YOUR GOAL:
Quote exactly the lines spanning from the top of the data below to the line that contains "export BUFFER_PORTS_ARGS = -buffer_cell", including both.

━━ DATA FOR PROCESSING

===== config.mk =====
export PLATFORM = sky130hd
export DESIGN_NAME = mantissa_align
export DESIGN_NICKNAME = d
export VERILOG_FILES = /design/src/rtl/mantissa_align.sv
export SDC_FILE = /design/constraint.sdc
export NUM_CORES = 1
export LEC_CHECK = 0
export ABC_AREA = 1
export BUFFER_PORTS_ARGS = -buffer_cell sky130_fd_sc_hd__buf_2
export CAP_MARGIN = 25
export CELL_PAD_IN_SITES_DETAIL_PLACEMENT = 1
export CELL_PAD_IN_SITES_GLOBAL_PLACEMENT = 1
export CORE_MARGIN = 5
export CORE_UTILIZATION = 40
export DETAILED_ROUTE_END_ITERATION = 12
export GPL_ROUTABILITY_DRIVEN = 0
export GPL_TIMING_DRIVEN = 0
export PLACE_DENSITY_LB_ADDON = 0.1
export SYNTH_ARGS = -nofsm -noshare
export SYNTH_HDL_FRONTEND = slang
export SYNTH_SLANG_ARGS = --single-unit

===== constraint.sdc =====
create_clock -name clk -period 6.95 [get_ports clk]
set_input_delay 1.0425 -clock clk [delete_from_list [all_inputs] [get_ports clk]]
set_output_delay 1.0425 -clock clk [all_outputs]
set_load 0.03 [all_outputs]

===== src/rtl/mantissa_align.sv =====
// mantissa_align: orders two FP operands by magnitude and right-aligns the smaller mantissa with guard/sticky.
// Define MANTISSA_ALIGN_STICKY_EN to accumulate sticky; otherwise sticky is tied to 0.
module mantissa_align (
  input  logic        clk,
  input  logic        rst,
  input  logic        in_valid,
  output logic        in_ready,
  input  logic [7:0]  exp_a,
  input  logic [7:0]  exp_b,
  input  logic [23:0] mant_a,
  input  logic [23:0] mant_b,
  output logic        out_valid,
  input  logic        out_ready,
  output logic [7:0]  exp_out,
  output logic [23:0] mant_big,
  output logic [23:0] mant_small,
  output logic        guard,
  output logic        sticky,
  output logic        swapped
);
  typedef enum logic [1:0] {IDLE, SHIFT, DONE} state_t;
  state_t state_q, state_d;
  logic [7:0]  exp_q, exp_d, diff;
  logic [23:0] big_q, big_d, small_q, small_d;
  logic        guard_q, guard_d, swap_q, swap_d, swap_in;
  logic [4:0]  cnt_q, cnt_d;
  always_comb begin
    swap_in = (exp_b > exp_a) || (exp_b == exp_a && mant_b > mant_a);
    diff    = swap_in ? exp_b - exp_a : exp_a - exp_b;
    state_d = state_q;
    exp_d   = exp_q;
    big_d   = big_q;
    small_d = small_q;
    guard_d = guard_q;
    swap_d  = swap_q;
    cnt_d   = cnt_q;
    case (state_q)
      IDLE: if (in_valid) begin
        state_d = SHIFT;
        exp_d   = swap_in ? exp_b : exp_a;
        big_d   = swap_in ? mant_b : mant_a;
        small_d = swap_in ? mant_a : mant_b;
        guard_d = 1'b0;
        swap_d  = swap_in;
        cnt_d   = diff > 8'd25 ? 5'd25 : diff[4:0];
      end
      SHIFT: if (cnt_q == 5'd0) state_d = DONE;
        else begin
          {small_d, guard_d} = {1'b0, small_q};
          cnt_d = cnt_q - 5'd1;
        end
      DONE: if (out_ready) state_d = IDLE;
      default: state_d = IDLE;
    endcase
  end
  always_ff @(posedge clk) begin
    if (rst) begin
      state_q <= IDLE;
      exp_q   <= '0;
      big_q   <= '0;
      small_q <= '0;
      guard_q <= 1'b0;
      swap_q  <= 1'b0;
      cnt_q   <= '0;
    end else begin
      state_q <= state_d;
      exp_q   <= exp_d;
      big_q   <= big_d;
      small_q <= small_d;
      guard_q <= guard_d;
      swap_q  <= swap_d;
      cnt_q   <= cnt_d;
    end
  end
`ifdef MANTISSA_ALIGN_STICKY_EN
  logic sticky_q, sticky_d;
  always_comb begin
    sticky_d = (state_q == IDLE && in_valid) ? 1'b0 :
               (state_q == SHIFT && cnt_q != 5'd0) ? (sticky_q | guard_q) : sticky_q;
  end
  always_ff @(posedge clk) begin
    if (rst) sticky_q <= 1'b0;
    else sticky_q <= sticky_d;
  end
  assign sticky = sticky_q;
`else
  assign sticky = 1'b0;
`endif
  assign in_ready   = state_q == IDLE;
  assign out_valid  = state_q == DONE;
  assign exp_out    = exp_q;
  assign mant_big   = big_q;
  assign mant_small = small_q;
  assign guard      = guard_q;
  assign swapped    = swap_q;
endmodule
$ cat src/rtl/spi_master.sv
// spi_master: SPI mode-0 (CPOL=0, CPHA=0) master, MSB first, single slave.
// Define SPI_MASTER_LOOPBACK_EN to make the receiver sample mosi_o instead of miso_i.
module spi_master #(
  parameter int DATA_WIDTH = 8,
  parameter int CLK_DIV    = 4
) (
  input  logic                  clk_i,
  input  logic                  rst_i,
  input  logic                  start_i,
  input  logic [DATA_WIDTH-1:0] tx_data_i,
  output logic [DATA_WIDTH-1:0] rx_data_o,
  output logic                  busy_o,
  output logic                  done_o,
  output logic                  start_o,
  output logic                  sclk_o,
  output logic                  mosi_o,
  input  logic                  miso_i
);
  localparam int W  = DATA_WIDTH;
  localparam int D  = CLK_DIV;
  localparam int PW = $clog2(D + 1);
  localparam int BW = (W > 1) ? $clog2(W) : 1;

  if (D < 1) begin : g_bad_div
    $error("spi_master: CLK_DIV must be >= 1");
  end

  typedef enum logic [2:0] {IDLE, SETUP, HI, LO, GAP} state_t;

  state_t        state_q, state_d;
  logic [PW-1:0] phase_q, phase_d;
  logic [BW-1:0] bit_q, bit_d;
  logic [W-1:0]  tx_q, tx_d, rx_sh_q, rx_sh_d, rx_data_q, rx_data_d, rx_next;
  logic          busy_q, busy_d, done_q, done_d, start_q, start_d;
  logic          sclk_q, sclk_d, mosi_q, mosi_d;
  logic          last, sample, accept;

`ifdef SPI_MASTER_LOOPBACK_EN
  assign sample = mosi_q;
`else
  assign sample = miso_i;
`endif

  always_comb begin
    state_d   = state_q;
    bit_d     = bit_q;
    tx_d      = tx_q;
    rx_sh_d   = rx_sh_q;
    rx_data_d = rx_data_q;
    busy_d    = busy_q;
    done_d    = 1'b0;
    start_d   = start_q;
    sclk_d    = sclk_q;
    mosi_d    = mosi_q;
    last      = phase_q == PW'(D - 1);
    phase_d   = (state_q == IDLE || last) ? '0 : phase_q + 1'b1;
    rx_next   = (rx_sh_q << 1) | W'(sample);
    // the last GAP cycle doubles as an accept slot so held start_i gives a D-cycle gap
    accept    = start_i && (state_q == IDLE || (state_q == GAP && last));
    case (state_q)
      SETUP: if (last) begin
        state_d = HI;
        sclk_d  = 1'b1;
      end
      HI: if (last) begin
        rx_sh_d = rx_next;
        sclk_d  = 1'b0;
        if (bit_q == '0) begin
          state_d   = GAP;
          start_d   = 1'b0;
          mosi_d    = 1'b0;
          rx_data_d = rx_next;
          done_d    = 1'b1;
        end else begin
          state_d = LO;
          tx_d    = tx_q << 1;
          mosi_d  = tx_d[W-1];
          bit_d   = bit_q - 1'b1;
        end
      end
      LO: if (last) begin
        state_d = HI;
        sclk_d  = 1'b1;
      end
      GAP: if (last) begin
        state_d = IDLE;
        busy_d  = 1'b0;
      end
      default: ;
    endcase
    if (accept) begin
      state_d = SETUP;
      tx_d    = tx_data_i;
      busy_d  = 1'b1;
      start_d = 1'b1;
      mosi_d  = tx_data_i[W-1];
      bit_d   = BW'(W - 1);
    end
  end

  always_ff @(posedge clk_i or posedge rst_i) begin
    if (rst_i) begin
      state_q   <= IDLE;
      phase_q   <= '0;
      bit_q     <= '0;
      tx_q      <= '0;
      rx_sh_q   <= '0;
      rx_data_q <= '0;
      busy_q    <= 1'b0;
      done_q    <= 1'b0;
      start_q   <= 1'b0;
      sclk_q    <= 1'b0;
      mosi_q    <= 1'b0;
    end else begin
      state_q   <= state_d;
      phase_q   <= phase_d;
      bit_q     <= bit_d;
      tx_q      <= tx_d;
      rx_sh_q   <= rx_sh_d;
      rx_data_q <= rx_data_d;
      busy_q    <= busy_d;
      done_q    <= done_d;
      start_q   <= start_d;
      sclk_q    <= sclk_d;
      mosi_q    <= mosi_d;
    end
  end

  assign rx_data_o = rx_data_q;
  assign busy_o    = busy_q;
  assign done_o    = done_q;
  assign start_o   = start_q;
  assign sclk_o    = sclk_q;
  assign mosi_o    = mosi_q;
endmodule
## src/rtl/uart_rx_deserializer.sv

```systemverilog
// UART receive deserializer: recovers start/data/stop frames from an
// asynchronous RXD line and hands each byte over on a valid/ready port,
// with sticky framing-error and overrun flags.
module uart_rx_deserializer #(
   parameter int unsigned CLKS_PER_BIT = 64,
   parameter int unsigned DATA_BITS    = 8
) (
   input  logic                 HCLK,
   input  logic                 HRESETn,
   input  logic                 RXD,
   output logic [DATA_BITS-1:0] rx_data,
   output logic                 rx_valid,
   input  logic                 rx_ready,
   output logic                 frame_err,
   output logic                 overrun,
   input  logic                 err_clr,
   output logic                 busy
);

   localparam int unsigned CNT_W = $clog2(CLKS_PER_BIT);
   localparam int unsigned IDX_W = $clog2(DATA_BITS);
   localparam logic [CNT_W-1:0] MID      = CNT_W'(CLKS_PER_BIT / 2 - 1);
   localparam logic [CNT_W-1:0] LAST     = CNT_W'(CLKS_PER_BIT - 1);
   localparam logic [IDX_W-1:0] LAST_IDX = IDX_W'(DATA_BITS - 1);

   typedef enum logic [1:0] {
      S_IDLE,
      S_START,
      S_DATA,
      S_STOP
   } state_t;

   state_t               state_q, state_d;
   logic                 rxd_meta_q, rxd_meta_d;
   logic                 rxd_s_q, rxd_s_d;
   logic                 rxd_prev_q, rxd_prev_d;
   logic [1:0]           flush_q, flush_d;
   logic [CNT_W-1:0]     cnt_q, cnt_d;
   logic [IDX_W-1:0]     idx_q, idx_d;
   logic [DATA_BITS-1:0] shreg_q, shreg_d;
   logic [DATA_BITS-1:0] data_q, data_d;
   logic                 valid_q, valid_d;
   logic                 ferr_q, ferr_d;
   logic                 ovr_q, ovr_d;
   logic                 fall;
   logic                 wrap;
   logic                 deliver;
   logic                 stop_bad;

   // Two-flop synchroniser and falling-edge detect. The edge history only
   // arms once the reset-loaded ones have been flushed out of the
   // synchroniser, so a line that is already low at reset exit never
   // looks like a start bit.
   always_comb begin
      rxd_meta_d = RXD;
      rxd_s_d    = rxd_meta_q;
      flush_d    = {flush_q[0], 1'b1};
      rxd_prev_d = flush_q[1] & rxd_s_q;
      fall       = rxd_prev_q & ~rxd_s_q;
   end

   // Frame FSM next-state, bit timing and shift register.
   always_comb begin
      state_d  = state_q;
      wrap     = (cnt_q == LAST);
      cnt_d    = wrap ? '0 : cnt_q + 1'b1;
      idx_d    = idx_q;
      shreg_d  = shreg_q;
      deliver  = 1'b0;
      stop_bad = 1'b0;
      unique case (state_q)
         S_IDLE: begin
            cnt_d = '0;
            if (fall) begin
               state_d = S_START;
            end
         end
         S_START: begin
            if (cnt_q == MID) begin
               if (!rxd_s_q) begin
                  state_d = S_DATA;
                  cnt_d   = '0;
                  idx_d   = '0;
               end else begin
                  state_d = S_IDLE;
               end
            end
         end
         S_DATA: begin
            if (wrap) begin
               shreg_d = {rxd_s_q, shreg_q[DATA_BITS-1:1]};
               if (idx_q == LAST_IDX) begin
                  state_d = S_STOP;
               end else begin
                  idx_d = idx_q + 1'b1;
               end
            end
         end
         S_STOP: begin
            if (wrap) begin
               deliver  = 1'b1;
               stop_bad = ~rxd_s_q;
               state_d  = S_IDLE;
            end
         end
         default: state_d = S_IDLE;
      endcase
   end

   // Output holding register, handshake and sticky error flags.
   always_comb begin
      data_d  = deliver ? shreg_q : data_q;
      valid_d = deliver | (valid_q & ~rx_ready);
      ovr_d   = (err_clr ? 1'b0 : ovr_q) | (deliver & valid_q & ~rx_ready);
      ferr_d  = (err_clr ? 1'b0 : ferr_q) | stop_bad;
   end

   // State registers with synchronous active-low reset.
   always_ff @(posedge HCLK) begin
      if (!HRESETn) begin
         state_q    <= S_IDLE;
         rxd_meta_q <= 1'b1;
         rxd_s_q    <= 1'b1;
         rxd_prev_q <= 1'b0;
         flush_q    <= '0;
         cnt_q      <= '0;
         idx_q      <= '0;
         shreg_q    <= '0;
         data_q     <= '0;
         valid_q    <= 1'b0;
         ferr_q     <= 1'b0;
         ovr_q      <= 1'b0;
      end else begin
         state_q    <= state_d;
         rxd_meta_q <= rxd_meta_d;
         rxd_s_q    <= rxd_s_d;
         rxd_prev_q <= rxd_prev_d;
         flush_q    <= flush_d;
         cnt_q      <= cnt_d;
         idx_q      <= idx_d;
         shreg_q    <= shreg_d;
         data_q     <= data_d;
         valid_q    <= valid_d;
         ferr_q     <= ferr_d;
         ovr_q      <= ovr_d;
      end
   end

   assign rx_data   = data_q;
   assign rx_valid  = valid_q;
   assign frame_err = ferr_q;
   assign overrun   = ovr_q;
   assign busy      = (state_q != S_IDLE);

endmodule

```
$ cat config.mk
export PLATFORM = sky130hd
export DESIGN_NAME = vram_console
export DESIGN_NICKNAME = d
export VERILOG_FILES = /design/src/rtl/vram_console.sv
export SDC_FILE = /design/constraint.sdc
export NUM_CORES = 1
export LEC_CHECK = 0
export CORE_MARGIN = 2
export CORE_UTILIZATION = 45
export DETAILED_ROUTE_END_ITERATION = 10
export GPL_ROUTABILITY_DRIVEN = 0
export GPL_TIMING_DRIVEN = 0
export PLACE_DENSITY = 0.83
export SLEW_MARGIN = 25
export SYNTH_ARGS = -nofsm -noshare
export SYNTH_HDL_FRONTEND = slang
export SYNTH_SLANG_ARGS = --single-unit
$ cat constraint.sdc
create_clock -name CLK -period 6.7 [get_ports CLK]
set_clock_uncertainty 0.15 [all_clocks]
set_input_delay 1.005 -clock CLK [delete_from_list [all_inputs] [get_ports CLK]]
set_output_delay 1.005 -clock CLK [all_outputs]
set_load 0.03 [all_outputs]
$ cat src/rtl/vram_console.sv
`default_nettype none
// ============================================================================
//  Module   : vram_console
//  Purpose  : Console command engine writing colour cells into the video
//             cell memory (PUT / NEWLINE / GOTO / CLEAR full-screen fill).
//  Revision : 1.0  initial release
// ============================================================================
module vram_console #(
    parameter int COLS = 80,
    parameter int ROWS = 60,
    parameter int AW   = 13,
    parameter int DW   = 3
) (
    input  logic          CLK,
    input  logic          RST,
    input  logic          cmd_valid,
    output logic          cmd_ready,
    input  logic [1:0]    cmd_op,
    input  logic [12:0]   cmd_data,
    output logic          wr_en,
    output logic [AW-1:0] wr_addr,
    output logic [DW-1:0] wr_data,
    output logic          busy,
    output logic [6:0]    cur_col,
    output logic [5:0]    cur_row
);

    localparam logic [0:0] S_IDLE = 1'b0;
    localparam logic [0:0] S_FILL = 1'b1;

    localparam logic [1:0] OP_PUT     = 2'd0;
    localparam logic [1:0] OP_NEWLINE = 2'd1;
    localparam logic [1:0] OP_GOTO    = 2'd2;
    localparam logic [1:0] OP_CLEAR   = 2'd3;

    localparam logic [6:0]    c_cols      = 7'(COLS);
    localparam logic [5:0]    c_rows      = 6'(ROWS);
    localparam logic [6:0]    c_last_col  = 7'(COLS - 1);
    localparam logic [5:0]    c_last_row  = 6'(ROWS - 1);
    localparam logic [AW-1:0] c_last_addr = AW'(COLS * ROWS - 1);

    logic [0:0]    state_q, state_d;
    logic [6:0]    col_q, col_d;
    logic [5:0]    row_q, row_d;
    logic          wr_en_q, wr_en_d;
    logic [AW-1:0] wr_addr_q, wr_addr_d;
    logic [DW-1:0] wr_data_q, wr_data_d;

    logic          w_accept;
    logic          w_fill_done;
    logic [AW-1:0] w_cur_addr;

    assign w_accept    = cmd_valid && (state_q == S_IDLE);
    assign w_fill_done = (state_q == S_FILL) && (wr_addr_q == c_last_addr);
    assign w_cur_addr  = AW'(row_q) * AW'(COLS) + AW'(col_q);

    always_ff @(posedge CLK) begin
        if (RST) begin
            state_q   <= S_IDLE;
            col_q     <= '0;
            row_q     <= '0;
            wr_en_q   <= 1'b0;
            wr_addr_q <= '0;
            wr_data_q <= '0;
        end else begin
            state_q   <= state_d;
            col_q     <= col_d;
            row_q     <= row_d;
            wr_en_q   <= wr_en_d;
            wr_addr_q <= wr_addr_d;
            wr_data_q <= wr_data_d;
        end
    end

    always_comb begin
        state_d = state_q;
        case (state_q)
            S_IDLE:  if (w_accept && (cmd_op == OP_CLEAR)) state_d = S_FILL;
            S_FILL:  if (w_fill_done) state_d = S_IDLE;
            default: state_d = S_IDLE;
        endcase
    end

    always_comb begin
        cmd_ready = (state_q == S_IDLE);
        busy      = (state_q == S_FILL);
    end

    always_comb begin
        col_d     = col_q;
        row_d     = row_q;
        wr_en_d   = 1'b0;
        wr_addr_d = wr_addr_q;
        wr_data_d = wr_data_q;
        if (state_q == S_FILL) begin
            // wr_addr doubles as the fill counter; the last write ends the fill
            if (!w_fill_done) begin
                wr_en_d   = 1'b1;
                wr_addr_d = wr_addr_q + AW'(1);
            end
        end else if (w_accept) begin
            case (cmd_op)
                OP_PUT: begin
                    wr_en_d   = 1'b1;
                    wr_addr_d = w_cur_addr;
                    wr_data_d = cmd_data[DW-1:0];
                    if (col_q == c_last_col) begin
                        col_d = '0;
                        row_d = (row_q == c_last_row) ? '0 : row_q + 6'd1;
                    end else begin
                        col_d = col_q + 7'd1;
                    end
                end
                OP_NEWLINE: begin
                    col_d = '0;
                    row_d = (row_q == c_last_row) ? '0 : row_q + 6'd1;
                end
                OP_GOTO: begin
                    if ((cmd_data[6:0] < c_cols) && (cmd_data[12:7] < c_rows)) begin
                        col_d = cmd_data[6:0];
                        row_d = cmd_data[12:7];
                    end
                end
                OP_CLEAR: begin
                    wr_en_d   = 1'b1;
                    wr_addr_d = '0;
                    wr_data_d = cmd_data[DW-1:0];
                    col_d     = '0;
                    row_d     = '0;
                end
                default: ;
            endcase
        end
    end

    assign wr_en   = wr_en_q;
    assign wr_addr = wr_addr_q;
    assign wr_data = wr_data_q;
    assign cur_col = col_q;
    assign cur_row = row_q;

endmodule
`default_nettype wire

━━━━

SOLUTION TO THIS PROBLEM:
===== config.mk =====
export PLATFORM = sky130hd
export DESIGN_NAME = mantissa_align
export DESIGN_NICKNAME = d
export VERILOG_FILES = /design/src/rtl/mantissa_align.sv
export SDC_FILE = /design/constraint.sdc
export NUM_CORES = 1
export LEC_CHECK = 0
export ABC_AREA = 1
export BUFFER_PORTS_ARGS = -buffer_cell sky130_fd_sc_hd__buf_2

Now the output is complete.